[Dataset entries]
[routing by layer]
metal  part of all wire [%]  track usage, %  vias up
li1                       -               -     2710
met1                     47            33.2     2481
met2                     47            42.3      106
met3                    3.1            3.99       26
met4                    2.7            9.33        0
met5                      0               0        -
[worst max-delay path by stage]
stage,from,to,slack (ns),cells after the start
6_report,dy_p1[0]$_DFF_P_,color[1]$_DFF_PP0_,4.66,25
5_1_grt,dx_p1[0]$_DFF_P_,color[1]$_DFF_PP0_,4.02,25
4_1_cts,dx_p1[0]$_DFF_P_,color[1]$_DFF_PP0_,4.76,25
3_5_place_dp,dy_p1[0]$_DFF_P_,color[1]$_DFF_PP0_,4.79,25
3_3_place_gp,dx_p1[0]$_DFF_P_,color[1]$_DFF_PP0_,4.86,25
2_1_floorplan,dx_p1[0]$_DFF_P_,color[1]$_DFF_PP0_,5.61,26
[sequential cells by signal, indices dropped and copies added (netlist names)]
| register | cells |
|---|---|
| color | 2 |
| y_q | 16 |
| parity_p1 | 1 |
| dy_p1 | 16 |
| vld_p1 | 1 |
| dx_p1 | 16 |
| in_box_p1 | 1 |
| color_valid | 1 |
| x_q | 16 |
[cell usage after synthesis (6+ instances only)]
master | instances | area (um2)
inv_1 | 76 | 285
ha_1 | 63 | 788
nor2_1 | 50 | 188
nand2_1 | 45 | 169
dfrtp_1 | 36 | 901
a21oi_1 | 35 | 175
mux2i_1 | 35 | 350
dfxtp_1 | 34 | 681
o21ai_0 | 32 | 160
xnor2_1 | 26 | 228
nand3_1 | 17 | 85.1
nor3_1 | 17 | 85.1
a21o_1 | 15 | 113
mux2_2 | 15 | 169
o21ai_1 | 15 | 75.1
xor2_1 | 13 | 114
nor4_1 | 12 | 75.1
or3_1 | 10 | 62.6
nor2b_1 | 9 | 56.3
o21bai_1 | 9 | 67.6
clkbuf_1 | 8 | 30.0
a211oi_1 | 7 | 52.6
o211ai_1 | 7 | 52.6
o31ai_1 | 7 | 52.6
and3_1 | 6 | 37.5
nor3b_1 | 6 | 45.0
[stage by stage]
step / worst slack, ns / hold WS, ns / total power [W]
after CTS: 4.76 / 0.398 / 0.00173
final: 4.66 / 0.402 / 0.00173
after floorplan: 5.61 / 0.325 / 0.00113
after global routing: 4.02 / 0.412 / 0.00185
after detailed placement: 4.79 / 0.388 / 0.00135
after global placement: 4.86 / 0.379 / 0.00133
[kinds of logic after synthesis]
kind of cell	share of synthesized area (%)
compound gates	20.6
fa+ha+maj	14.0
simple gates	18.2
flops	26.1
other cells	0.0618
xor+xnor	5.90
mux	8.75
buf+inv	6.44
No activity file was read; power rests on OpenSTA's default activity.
**config.mk**
```make
export PLATFORM = sky130hd
export DESIGN_NAME = sddr_init_seq
export DESIGN_NICKNAME = d
export VERILOG_FILES = /design/src/rtl/sddr_pkg.sv /design/src/rtl/sddr_wait_timer.sv /design/src/rtl/sddr_init_seq.sv
export SDC_FILE = /design/constraint.sdc
export NUM_CORES = 1
export LEC_CHECK = 0
export BUFFER_PORTS_ARGS = -buffer_cell sky130_fd_sc_hd__buf_2
export CORE_ASPECT_RATIO = 1.5
export CORE_MARGIN = 2
export CORE_UTILIZATION = 50
export DETAILED_ROUTE_END_ITERATION = 10
export HOLD_SLACK_MARGIN = 0.15
export PLACE_DENSITY_LB_ADDON = 0.15
export SETUP_SLACK_MARGIN = 0.05
export SLEW_MARGIN = 20
export SYNTH_ARGS = -nofsm -noshare
export SYNTH_HDL_FRONTEND = slang
export SYNTH_HIERARCHICAL = 1
export SYNTH_SLANG_ARGS = --single-unit
```
**constraint.sdc**
```tcl
create_clock -name in_ddr_clock_i -period 3.05 [get_ports in_ddr_clock_i]
set_input_delay 0.61 -clock in_ddr_clock_i [delete_from_list [all_inputs] [get_ports in_ddr_clock_i]]
set_output_delay 0.61 -clock in_ddr_clock_i [all_outputs]
set_load 0.03 [all_outputs]
```
--- src/rtl/uart_tx_arbiter.sv ---
// Round-robin arbiter sharing the UART transmit word port, paced by a FIFO credit estimate.
// Optional macro UART_ARB_LOCK_EN lets a requester keep the grant for up to LOCK_MAX words.
module uart_tx_arbiter
  import uart_pkg::*;
#(
  parameter int  NUM_REQ      = 4,
  parameter int  CLK_FRE      = 50,
  parameter int  BPS          = 115200,
  parameter int  CREDITS      = 16,
  parameter int  GUARD_CYCLES = 64,
  parameter int  LOCK_MAX     = 8,
  localparam int IDW          = (NUM_REQ > 1) ? $clog2(NUM_REQ) : 1,
  localparam int CW           = $clog2(CREDITS + 1)
) (
  input  logic                 sys_clk,
  input  logic                 rst,
  input  logic [NUM_REQ-1:0]   req_valid,
  input  logic [32*NUM_REQ-1:0] req_data,
  output logic [NUM_REQ-1:0]   req_ready,
  input  logic [NUM_REQ-1:0]   req_lock,
  output logic [31:0]          uart_tx_reg,
  output logic                 uart_tx_en,
  output logic [IDW-1:0]       grant_id,
  output logic [CW-1:0]        credits,
  output logic                 busy
);

  localparam int WORD_CYCLES = word_cycles(CLK_FRE, BPS, GUARD_CYCLES);

  uart_arb_state_t state_q, state_d;
  logic [IDW-1:0]  rr_ptr_q, rr_ptr_d;
  logic [IDW-1:0]  grant_id_q, grant_id_d;
  logic [31:0]     tx_reg_q, tx_reg_d;
  logic [IDW-1:0]  pick_idx;
  logic [IDW:0]    pick_sum;
  logic            pick_found;
  logic            issue;
  logic            has_credit;
  logic [CW-1:0]   credits_w;
  logic [31:0]     req_word [NUM_REQ];

`ifdef UART_ARB_LOCK_EN
  localparam int LW = (LOCK_MAX > 1) ? $clog2(LOCK_MAX) : 1;
  logic [LW-1:0] lock_cnt_q, lock_cnt_d;
`else
  logic unused_lock;
  assign unused_lock = ^req_lock ^ (LOCK_MAX > 0);
`endif

  for (genvar i = 0; i < NUM_REQ; i++) begin : g_unpack
    assign req_word[i] = req_data[32*i +: 32];
  end

  function automatic logic [IDW-1:0] ptr_after(input logic [IDW-1:0] id);
    if (id == IDW'(NUM_REQ - 1)) return '0;
    return id + IDW'(1);
  endfunction

  // First valid requester at or after rr_ptr, wrapping around once.
  always_comb begin
    pick_found = 1'b0;
    pick_idx   = '0;
    pick_sum   = '0;
    for (int k = 0; k < NUM_REQ; k++) begin
      pick_sum = {1'b0, rr_ptr_q} + (IDW+1)'(k);
      if (pick_sum >= (IDW+1)'(NUM_REQ)) pick_sum = pick_sum - (IDW+1)'(NUM_REQ);
      if (!pick_found && req_valid[pick_sum[IDW-1:0]]) begin
        pick_found = 1'b1;
        pick_idx   = pick_sum[IDW-1:0];
      end
    end
  end

  always_comb begin
    state_d    = state_q;
    rr_ptr_d   = rr_ptr_q;
    grant_id_d = grant_id_q;
    tx_reg_d   = tx_reg_q;
    issue      = 1'b0;
`ifdef UART_ARB_LOCK_EN
    lock_cnt_d = lock_cnt_q;
`endif

    case (state_q)
      IDLE: begin
`ifdef UART_ARB_LOCK_EN
        if (!req_valid[rr_ptr_q]) lock_cnt_d = '0;
`endif
        if (pick_found && has_credit) begin
          grant_id_d = pick_idx;
          tx_reg_d   = req_word[pick_idx];
          state_d    = ISSUE;
        end
      end
      ISSUE: begin
        issue   = 1'b1;
        state_d = GAP;
`ifdef UART_ARB_LOCK_EN
        // Holding rr_ptr on the current grant makes it win the next arbitration if still valid.
        if (req_lock[grant_id_q] && (lock_cnt_q < LW'(LOCK_MAX - 1))) begin
          rr_ptr_d   = grant_id_q;
          lock_cnt_d = lock_cnt_q + LW'(1);
        end else begin
          rr_ptr_d   = ptr_after(grant_id_q);
          lock_cnt_d = '0;
        end
`else
        rr_ptr_d = ptr_after(grant_id_q);
`endif
      end
      GAP:     state_d = IDLE;
      default: state_d = IDLE;
    endcase
  end

  always_ff @(posedge sys_clk or posedge rst) begin
    if (rst) begin
      state_q    <= IDLE;
      rr_ptr_q   <= '0;
      grant_id_q <= '0;
      tx_reg_q   <= '0;
`ifdef UART_ARB_LOCK_EN
      lock_cnt_q <= '0;
`endif
    end else begin
      state_q    <= state_d;
      rr_ptr_q   <= rr_ptr_d;
      grant_id_q <= grant_id_d;
      tx_reg_q   <= tx_reg_d;
`ifdef UART_ARB_LOCK_EN
      lock_cnt_q <= lock_cnt_d;
`endif
    end
  end

  uart_credit_timer #(
    .CREDITS     (CREDITS),
    .WORD_CYCLES (WORD_CYCLES)
  ) u_credit (
    .clk        (sys_clk),
    .rst        (rst),
    .issue      (issue),
    .credits    (credits_w),
    .has_credit (has_credit)
  );

  always_comb begin
    req_ready = '0;
    if (state_q == ISSUE) req_ready[grant_id_q] = 1'b1;
  end

  assign uart_tx_en  = (state_q == ISSUE);
  assign uart_tx_reg = tx_reg_q;
  assign grant_id    = grant_id_q;
  assign credits     = credits_w;
  assign busy        = (state_q != IDLE) || (credits_w < CW'(CREDITS));

endmodule
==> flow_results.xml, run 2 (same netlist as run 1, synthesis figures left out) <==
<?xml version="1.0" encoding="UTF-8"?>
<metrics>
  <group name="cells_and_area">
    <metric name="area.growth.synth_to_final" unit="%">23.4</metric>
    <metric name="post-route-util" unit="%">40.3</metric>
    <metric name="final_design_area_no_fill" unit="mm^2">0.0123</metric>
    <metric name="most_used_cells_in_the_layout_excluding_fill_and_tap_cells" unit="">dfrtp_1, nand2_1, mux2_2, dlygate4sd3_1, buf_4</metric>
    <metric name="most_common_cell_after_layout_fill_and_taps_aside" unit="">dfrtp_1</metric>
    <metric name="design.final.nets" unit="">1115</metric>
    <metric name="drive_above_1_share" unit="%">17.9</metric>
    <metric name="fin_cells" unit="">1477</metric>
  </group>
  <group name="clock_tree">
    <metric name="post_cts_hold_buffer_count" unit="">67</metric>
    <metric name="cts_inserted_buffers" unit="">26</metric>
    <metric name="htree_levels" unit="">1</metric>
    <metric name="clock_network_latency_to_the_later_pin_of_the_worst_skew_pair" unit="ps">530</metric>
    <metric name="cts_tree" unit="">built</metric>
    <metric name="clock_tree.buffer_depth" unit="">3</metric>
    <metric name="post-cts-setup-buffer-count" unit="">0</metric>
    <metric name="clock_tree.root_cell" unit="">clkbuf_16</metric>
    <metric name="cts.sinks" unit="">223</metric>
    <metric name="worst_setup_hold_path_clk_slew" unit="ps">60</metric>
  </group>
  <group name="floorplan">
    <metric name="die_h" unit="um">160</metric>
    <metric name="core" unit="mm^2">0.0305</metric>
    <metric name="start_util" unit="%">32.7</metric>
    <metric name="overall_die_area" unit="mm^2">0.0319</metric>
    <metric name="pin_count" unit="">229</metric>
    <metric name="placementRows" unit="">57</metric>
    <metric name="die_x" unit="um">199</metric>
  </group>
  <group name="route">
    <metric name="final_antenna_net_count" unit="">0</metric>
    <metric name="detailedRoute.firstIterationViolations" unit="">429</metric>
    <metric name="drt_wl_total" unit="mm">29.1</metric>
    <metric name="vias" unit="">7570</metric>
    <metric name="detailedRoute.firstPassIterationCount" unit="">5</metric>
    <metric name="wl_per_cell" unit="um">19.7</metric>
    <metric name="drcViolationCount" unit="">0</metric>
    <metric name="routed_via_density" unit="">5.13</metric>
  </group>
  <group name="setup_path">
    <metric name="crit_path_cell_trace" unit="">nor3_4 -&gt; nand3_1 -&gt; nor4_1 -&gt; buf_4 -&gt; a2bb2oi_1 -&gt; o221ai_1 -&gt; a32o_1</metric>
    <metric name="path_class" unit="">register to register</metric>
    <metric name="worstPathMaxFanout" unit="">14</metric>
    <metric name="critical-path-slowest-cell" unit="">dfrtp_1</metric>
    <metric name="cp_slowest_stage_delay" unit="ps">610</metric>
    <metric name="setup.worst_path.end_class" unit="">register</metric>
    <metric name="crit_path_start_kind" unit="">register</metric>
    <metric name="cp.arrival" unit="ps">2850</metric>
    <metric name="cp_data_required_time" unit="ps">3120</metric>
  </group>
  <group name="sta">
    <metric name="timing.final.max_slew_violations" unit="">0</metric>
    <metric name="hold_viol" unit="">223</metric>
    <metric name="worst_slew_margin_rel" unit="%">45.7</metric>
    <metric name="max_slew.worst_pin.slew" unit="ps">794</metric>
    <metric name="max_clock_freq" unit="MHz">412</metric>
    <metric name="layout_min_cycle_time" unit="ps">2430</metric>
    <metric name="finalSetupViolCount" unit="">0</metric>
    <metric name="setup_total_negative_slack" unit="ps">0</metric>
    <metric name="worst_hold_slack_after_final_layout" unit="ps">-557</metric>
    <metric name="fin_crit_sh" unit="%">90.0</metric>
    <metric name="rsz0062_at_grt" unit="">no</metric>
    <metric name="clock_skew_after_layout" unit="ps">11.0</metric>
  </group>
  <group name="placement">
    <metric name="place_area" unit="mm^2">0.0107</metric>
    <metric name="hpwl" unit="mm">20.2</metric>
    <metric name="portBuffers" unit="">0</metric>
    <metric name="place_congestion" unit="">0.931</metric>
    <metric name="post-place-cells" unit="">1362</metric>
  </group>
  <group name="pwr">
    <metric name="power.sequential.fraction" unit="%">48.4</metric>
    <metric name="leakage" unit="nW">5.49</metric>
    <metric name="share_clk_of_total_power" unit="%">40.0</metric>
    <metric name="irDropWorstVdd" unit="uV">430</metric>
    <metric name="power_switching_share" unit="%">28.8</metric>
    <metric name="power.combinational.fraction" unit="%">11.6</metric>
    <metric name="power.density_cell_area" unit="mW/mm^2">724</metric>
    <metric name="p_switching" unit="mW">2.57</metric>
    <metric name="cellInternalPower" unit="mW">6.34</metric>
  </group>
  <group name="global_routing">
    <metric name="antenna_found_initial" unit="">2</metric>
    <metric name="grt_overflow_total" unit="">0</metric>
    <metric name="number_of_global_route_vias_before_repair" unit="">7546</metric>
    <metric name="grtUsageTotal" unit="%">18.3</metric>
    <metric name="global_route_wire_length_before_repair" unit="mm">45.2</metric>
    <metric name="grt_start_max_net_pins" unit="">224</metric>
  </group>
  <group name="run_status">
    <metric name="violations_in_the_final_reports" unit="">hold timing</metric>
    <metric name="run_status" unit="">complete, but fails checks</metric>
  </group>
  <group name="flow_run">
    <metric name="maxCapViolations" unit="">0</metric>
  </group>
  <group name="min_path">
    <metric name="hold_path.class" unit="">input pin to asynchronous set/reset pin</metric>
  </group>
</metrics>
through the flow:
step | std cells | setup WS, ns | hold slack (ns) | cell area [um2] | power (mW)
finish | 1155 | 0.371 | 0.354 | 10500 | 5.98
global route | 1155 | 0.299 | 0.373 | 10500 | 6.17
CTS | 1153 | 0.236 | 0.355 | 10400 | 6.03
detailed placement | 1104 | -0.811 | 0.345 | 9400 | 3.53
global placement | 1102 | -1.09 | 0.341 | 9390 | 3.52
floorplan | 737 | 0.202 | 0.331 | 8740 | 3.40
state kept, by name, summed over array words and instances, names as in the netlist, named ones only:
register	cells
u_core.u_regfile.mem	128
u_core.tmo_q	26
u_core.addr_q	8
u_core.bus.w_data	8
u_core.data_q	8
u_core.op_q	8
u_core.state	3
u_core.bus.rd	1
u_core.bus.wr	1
<file path="config.mk">
export PLATFORM = sky130hd
export DESIGN_NAME = parking_sensor_emulator
export DESIGN_NICKNAME = d
export VERILOG_FILES = /design/src/rtl/parking_emu_pkg.sv /design/src/rtl/parking_sensor_emulator_phase_timer.sv /design/src/rtl/parking_sensor_emulator.sv
export SDC_FILE = /design/constraint.sdc
export NUM_CORES = 1
export LEC_CHECK = 0
export ABC_CLOCK_PERIOD_IN_PS = 3000
export BUFFER_PORTS_ARGS = -buffer_cell sky130_fd_sc_hd__buf_2
export CORE_UTILIZATION = 52
export DETAILED_ROUTE_END_ITERATION = 10
export PLACE_DENSITY_LB_ADDON = 0.3
export SYNTH_ARGS = -nofsm -noshare
export SYNTH_HDL_FRONTEND = slang
export SYNTH_HIERARCHICAL = 1
export SYNTH_SLANG_ARGS = --single-unit
</file>
<file path="constraint.sdc">
create_clock -name clk -period 3 [get_ports clk]
set_input_delay 0.9 -clock clk [delete_from_list [all_inputs] [get_ports clk]]
set_output_delay 0.9 -clock clk [all_outputs]
set_load 0.03 [all_outputs]
</file>
**src/rtl/program_loader_if.sv**
```systemverilog
// Source-stream and instruction-memory write bundle for the program loader.
// Slave modport is the loader's view; master modport is the source/IM side.
// Handshake is valid/ready; the IM write strobe is combinational from it.
interface program_loader_if #(
    parameter int DATA_W = 16,
    parameter int ADDR_W = 10
);
    logic              in_valid;
    logic [DATA_W-1:0] in_data;
    logic              in_last;
    logic              in_ready;
    logic              im_en_write;
    logic [ADDR_W-1:0] im_address;
    logic [DATA_W-1:0] im_data;

    modport slave (
        input  in_valid, in_data, in_last,
        output in_ready, im_en_write, im_address, im_data
    );

    modport master (
        output in_valid, in_data, in_last,
        input  in_ready, im_en_write, im_address, im_data
    );
endinterface

```
**src/rtl/program_loader.sv**
```systemverilog
// Boot loader: streams words into IM, holds the core in reset, then releases it and starts it.
// Latency: word accepted on edge M is in IM from M+1; core leaves reset 1 cycle after the last word, start 1 cycle later.
// Backpressure: in_ready is high for the whole LOAD state and low elsewhere; one word per cycle accepted.
module program_loader #(
    parameter int DATA_W = 16,
    parameter int ADDR_W = 10,
    parameter int DEPTH  = 1 << ADDR_W
) (
    input  logic              clk,
    input  logic              reset,
    input  logic              load_req,
    program_loader_if.slave   bus,
    output logic              cpu_reset,
    output logic              start,
    output logic              done,
    output logic              error,
    output logic [ADDR_W:0]   word_count,
    output logic [DATA_W-1:0] checksum
);

    typedef enum logic [2:0] {
        S_IDLE,
        S_LOAD,
        S_RELEASE,
        S_RUN,
        S_ERROR
    } state_t;

    localparam logic [ADDR_W-1:0] LAST_ADDR = ADDR_W'(DEPTH - 1);

    state_t            state_q, state_d;
    logic [ADDR_W-1:0] ptr_q, ptr_d;
    logic [ADDR_W:0]   count_q, count_d;
    logic [DATA_W-1:0] csum_q, csum_d;

    logic in_ready;
    logic hs;

    assign in_ready = (state_q == S_LOAD);
    assign hs       = bus.in_valid & in_ready;

    // Next-state and counter update; every load entry clears pointer, count and checksum.
    always_comb begin
        state_d = state_q;
        ptr_d   = ptr_q;
        count_d = count_q;
        csum_d  = csum_q;
        case (state_q)
            S_IDLE: begin
                if (load_req) begin
                    state_d = S_LOAD;
                    ptr_d   = '0;
                    count_d = '0;
                    csum_d  = '0;
                end
            end
            S_LOAD: begin
                // load_req is deliberately not looked at here: a running load is never restarted.
                if (hs) begin
                    ptr_d   = ptr_q + ADDR_W'(1);
                    count_d = count_q + (ADDR_W + 1)'(1);
                    csum_d  = csum_q + bus.in_data;
                    if (bus.in_last) begin
                        state_d = S_RELEASE;
                    end else if (ptr_q == LAST_ADDR) begin
                        state_d = S_ERROR;
                    end
                end
            end
            S_RELEASE: begin
                state_d = S_RUN;
            end
            S_RUN, S_ERROR: begin
                if (load_req) begin
                    state_d = S_LOAD;
                    ptr_d   = '0;
                    count_d = '0;
                    csum_d  = '0;
                end
            end
            default: begin
                state_d = S_IDLE;
            end
        endcase
    end

    // State and counter registers; reset aborts any load straight back to IDLE.
    always_ff @(posedge clk or negedge reset) begin
        if (!reset) begin
            state_q <= S_IDLE;
            ptr_q   <= '0;
            count_q <= '0;
            csum_q  <= '0;
        end else begin
            state_q <= state_d;
            ptr_q   <= ptr_d;
            count_q <= count_d;
            csum_q  <= csum_d;
        end
    end

    // Control outputs decode directly from the state so they follow an async reset immediately.
    always_comb begin
        cpu_reset = !((state_q == S_RELEASE) || (state_q == S_RUN));
        start     = (state_q == S_RUN);
        done      = (state_q == S_RUN);
        error     = (state_q == S_ERROR);
    end

    assign bus.in_ready    = in_ready;
    assign bus.im_en_write = hs;
    assign bus.im_address  = ptr_q;
    assign bus.im_data     = bus.in_data;
    assign word_count      = count_q;
    assign checksum        = csum_q;

endmodule

```
**src/flat_wrapper.sv**
```systemverilog
// flat-port wrapper written by rule: the top's interface ports become plain ports
module program_loader_flat 
#(
    parameter int DATA_W = 16,
    parameter int ADDR_W = 10,
    parameter int DEPTH  = 1 << ADDR_W
)
  (clk, reset, load_req, cpu_reset, start, done, error, word_count, checksum, bus_in_valid, bus_in_data, bus_in_last, bus_in_ready, bus_im_en_write, bus_im_address, bus_im_data);
  program_loader_if #(.DATA_W(DATA_W), .ADDR_W(ADDR_W)) bus_i ();
  input  logic clk;
  input  logic reset;
  input  logic load_req;
  output logic cpu_reset;
  output logic start;
  output logic done;
  output logic error;
  output logic [ADDR_W:0] word_count;
  output logic [DATA_W-1:0] checksum;
  input wire logic [$bits(bus_i.in_valid)-1:0] bus_in_valid;
  input wire logic [$bits(bus_i.in_data)-1:0] bus_in_data;
  input wire logic [$bits(bus_i.in_last)-1:0] bus_in_last;
  output wire logic [$bits(bus_i.in_ready)-1:0] bus_in_ready;
  output wire logic [$bits(bus_i.im_en_write)-1:0] bus_im_en_write;
  output wire logic [$bits(bus_i.im_address)-1:0] bus_im_address;
  output wire logic [$bits(bus_i.im_data)-1:0] bus_im_data;
  assign bus_i.in_valid = bus_in_valid;
  assign bus_i.in_data = bus_in_data;
  assign bus_i.in_last = bus_in_last;
  assign bus_in_ready = bus_i.in_ready;
  assign bus_im_en_write = bus_i.im_en_write;
  assign bus_im_address = bus_i.im_address;
  assign bus_im_data = bus_i.im_data;
  program_loader #(.DATA_W(DATA_W), .ADDR_W(ADDR_W), .DEPTH(DEPTH)) u_core (.clk(clk), .reset(reset), .load_req(load_req), .bus(bus_i), .cpu_reset(cpu_reset), .start(start), .done(done), .error(error), .word_count(word_count), .checksum(checksum));
endmodule
```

TASK DETAILS.
Line count for "sequential": say how many lines of the entries above include that word, and give only the number.

RESPONSE TO THE TASK.
2